TASK ITEM ::
Look through the data below for the line with "wl_mm: 16.7", and transcribe it exactly together with each line after it up to and including the line with "final_hold_viol_count: 0". Give nothing else.

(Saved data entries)
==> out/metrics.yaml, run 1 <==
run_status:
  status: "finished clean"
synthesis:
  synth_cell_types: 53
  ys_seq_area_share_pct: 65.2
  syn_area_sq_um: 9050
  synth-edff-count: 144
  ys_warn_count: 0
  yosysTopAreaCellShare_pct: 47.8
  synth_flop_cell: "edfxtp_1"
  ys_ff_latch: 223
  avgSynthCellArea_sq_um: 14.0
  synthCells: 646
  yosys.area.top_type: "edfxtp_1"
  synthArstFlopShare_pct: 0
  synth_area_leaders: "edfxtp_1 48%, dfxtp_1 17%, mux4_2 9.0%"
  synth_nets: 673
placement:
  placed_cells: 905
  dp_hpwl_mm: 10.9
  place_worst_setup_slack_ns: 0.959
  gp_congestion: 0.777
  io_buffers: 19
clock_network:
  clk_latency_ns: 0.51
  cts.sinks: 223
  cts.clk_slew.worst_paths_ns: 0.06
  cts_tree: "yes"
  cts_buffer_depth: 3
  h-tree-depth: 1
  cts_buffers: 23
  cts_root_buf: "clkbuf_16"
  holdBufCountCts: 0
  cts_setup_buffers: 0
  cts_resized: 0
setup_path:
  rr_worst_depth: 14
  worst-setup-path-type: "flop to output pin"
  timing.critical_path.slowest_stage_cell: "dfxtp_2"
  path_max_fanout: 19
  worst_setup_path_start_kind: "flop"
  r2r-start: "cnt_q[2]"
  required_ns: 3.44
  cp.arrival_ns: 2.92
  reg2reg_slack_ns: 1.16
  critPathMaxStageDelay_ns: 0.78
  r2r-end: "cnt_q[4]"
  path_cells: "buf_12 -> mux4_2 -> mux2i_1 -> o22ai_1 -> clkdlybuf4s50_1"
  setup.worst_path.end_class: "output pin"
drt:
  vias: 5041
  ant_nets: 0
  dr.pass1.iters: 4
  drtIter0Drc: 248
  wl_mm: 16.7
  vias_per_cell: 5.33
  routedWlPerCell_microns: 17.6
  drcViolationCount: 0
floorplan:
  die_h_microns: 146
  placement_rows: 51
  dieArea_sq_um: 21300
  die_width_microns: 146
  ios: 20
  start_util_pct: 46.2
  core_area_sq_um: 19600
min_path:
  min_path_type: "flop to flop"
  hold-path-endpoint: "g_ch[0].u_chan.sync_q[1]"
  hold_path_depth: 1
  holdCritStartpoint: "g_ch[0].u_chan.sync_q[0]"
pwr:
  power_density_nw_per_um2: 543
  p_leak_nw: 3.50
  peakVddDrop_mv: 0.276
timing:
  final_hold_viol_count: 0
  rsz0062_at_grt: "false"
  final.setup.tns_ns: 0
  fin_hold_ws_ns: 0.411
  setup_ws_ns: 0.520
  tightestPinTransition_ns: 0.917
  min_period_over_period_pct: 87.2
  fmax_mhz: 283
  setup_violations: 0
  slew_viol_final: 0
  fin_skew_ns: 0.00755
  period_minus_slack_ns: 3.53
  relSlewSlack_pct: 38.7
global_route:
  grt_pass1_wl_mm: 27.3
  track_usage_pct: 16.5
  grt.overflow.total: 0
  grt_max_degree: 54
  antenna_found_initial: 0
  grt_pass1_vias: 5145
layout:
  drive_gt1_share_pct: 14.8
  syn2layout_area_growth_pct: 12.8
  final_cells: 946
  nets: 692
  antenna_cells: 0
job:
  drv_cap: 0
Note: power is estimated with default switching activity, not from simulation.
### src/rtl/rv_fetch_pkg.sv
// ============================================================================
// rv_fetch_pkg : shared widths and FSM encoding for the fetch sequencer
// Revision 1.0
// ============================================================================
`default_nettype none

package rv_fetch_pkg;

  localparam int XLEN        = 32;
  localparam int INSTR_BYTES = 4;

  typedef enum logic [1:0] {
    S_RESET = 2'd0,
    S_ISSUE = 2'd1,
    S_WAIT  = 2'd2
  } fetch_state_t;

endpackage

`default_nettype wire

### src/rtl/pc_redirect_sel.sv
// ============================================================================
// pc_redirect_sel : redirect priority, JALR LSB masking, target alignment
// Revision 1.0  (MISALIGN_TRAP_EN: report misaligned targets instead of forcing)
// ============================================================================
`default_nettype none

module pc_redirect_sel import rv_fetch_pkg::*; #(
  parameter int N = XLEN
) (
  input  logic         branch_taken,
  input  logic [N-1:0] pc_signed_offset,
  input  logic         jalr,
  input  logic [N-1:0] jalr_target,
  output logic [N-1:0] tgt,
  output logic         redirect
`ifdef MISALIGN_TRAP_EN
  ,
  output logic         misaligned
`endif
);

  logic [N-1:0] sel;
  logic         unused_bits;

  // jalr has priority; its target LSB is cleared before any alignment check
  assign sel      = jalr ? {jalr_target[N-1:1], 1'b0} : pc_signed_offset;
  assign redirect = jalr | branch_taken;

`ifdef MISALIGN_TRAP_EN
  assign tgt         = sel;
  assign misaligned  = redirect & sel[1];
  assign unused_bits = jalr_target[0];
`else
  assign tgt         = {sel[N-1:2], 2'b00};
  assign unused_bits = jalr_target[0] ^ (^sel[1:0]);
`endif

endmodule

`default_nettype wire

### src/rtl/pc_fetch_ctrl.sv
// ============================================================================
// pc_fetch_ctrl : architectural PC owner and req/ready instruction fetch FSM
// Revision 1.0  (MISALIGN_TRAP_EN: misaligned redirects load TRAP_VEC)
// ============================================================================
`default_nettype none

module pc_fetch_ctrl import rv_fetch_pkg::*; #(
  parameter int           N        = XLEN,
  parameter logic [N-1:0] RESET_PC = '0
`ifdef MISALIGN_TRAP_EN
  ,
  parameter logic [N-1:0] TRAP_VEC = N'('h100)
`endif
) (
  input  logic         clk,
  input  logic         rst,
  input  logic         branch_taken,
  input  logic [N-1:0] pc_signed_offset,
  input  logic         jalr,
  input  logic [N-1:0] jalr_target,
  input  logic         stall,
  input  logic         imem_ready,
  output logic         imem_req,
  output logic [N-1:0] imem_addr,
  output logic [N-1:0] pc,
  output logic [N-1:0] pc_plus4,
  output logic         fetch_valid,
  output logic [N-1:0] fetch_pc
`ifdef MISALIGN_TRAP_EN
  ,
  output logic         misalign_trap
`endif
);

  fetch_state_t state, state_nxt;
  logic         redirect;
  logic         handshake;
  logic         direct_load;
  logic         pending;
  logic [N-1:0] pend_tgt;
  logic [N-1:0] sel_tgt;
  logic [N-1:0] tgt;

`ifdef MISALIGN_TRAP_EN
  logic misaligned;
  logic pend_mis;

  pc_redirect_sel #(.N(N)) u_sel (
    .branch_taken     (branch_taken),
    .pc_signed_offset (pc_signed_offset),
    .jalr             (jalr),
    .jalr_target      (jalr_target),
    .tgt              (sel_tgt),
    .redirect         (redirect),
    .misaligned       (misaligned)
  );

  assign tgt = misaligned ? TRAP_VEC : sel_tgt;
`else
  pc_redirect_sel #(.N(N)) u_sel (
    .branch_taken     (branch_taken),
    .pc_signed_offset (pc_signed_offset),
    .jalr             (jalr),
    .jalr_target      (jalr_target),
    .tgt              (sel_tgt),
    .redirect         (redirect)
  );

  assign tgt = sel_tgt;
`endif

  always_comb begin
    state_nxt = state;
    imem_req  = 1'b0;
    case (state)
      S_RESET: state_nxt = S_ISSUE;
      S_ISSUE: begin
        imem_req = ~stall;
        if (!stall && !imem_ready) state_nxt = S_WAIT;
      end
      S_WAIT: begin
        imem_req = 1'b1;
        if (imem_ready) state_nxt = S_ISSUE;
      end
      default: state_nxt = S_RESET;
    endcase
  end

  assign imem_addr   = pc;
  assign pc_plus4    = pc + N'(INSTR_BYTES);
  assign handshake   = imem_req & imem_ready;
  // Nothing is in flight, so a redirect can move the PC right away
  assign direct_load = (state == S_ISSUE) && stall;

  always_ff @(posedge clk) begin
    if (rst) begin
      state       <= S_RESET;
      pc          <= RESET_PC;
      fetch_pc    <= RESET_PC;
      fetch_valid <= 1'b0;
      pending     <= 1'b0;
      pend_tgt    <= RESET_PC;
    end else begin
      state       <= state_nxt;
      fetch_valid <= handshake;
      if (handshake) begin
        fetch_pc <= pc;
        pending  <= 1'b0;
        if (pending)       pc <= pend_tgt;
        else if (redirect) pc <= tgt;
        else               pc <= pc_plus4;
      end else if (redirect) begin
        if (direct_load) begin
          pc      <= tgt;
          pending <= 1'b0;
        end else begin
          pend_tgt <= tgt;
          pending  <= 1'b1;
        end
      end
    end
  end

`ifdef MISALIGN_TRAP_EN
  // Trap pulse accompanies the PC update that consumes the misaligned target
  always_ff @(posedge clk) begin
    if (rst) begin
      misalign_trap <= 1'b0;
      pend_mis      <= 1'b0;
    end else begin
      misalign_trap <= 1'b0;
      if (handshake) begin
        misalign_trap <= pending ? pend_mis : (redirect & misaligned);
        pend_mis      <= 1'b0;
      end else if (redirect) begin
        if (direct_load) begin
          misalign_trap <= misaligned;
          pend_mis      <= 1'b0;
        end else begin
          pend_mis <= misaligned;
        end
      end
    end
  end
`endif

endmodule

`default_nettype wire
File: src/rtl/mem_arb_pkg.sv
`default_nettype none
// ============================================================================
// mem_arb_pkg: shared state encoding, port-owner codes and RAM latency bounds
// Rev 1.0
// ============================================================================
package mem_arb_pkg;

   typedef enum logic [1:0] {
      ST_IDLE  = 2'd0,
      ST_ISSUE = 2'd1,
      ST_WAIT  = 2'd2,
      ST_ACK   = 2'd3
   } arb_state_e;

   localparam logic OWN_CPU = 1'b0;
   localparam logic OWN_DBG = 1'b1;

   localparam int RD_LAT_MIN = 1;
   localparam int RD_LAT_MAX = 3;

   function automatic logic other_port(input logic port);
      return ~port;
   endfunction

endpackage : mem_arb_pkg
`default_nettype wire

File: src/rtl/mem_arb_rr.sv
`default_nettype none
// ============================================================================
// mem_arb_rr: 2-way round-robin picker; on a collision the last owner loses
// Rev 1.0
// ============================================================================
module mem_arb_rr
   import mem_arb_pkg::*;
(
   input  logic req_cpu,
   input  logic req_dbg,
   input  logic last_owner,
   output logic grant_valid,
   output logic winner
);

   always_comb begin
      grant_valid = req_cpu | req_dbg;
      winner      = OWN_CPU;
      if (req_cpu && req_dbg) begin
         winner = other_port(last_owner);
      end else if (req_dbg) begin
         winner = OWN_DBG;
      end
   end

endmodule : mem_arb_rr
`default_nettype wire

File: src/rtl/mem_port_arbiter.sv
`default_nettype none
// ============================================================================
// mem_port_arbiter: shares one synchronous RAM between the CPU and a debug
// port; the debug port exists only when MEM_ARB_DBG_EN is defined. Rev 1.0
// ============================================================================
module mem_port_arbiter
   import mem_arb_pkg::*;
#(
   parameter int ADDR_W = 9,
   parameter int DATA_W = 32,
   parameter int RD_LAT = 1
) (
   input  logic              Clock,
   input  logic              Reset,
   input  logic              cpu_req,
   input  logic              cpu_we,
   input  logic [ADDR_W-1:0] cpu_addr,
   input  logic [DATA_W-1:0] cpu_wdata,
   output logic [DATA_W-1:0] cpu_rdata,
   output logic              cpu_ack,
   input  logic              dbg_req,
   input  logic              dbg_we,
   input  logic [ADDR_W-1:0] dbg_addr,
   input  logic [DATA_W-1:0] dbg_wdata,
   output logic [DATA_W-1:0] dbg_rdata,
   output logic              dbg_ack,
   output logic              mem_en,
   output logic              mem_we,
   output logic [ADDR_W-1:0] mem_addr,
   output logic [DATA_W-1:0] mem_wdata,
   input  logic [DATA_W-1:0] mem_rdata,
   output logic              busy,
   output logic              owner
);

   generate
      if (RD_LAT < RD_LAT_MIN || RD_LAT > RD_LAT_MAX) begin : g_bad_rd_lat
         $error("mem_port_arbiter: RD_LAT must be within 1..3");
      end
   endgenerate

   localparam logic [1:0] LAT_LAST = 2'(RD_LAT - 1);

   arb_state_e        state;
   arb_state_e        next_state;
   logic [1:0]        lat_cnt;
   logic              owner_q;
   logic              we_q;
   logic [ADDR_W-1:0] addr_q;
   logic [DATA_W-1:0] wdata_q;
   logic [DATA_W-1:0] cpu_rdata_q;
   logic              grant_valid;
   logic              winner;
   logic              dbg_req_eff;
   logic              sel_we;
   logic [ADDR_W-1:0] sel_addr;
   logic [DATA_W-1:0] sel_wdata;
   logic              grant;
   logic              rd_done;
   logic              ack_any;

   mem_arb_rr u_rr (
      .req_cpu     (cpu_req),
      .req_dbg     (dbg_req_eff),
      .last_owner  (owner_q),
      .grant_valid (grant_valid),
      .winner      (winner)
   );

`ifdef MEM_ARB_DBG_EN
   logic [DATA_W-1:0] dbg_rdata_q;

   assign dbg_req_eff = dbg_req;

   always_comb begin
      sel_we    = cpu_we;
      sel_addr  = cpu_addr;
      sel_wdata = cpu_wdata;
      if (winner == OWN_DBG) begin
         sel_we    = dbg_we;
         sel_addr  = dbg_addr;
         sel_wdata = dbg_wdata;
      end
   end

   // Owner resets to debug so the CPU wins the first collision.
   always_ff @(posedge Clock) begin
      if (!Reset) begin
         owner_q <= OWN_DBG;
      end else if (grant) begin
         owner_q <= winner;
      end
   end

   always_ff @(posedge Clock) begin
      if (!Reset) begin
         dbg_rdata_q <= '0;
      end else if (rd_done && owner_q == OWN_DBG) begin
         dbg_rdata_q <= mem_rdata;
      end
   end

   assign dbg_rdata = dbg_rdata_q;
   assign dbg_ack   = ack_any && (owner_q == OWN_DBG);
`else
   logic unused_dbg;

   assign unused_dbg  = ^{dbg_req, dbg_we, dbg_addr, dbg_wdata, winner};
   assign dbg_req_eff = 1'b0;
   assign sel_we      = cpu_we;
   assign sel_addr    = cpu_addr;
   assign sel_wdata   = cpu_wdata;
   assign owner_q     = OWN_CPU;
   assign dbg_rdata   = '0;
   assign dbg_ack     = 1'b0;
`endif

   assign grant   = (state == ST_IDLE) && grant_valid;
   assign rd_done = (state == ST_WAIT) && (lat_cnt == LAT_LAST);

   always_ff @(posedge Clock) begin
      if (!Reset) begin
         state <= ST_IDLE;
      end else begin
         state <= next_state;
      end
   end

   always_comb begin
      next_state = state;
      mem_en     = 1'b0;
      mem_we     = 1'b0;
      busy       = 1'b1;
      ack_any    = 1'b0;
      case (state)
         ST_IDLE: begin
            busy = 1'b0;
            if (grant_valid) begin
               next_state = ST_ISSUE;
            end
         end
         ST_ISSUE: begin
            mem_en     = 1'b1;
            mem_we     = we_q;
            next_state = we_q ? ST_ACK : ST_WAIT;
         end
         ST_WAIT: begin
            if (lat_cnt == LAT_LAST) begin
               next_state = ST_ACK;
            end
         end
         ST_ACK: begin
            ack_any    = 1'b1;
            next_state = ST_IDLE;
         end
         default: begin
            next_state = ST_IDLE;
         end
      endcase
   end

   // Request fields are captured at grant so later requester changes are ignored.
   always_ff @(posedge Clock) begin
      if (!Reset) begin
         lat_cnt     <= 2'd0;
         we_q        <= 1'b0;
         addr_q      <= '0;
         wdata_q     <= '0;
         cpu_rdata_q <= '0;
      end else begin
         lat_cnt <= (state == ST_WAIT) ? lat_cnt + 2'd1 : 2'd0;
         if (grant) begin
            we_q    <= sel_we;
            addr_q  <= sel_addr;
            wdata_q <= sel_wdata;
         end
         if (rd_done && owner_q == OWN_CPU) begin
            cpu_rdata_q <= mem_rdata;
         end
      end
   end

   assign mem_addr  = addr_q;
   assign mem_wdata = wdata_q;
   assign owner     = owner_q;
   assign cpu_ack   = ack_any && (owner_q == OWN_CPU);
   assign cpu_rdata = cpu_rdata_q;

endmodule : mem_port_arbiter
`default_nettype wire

ANSWER TO THIS TASK ::
  wl_mm: 16.7
  vias_per_cell: 5.33
  routedWlPerCell_microns: 17.6
  drcViolationCount: 0
floorplan:
  die_h_microns: 146
  placement_rows: 51
  dieArea_sq_um: 21300
  die_width_microns: 146
  ios: 20
  start_util_pct: 46.2
  core_area_sq_um: 19600
min_path:
  min_path_type: "flop to flop"
  hold-path-endpoint: "g_ch[0].u_chan.sync_q[1]"
  hold_path_depth: 1
  holdCritStartpoint: "g_ch[0].u_chan.sync_q[0]"
pwr:
  power_density_nw_per_um2: 543
  p_leak_nw: 3.50
  peakVddDrop_mv: 0.276
timing:
  final_hold_viol_count: 0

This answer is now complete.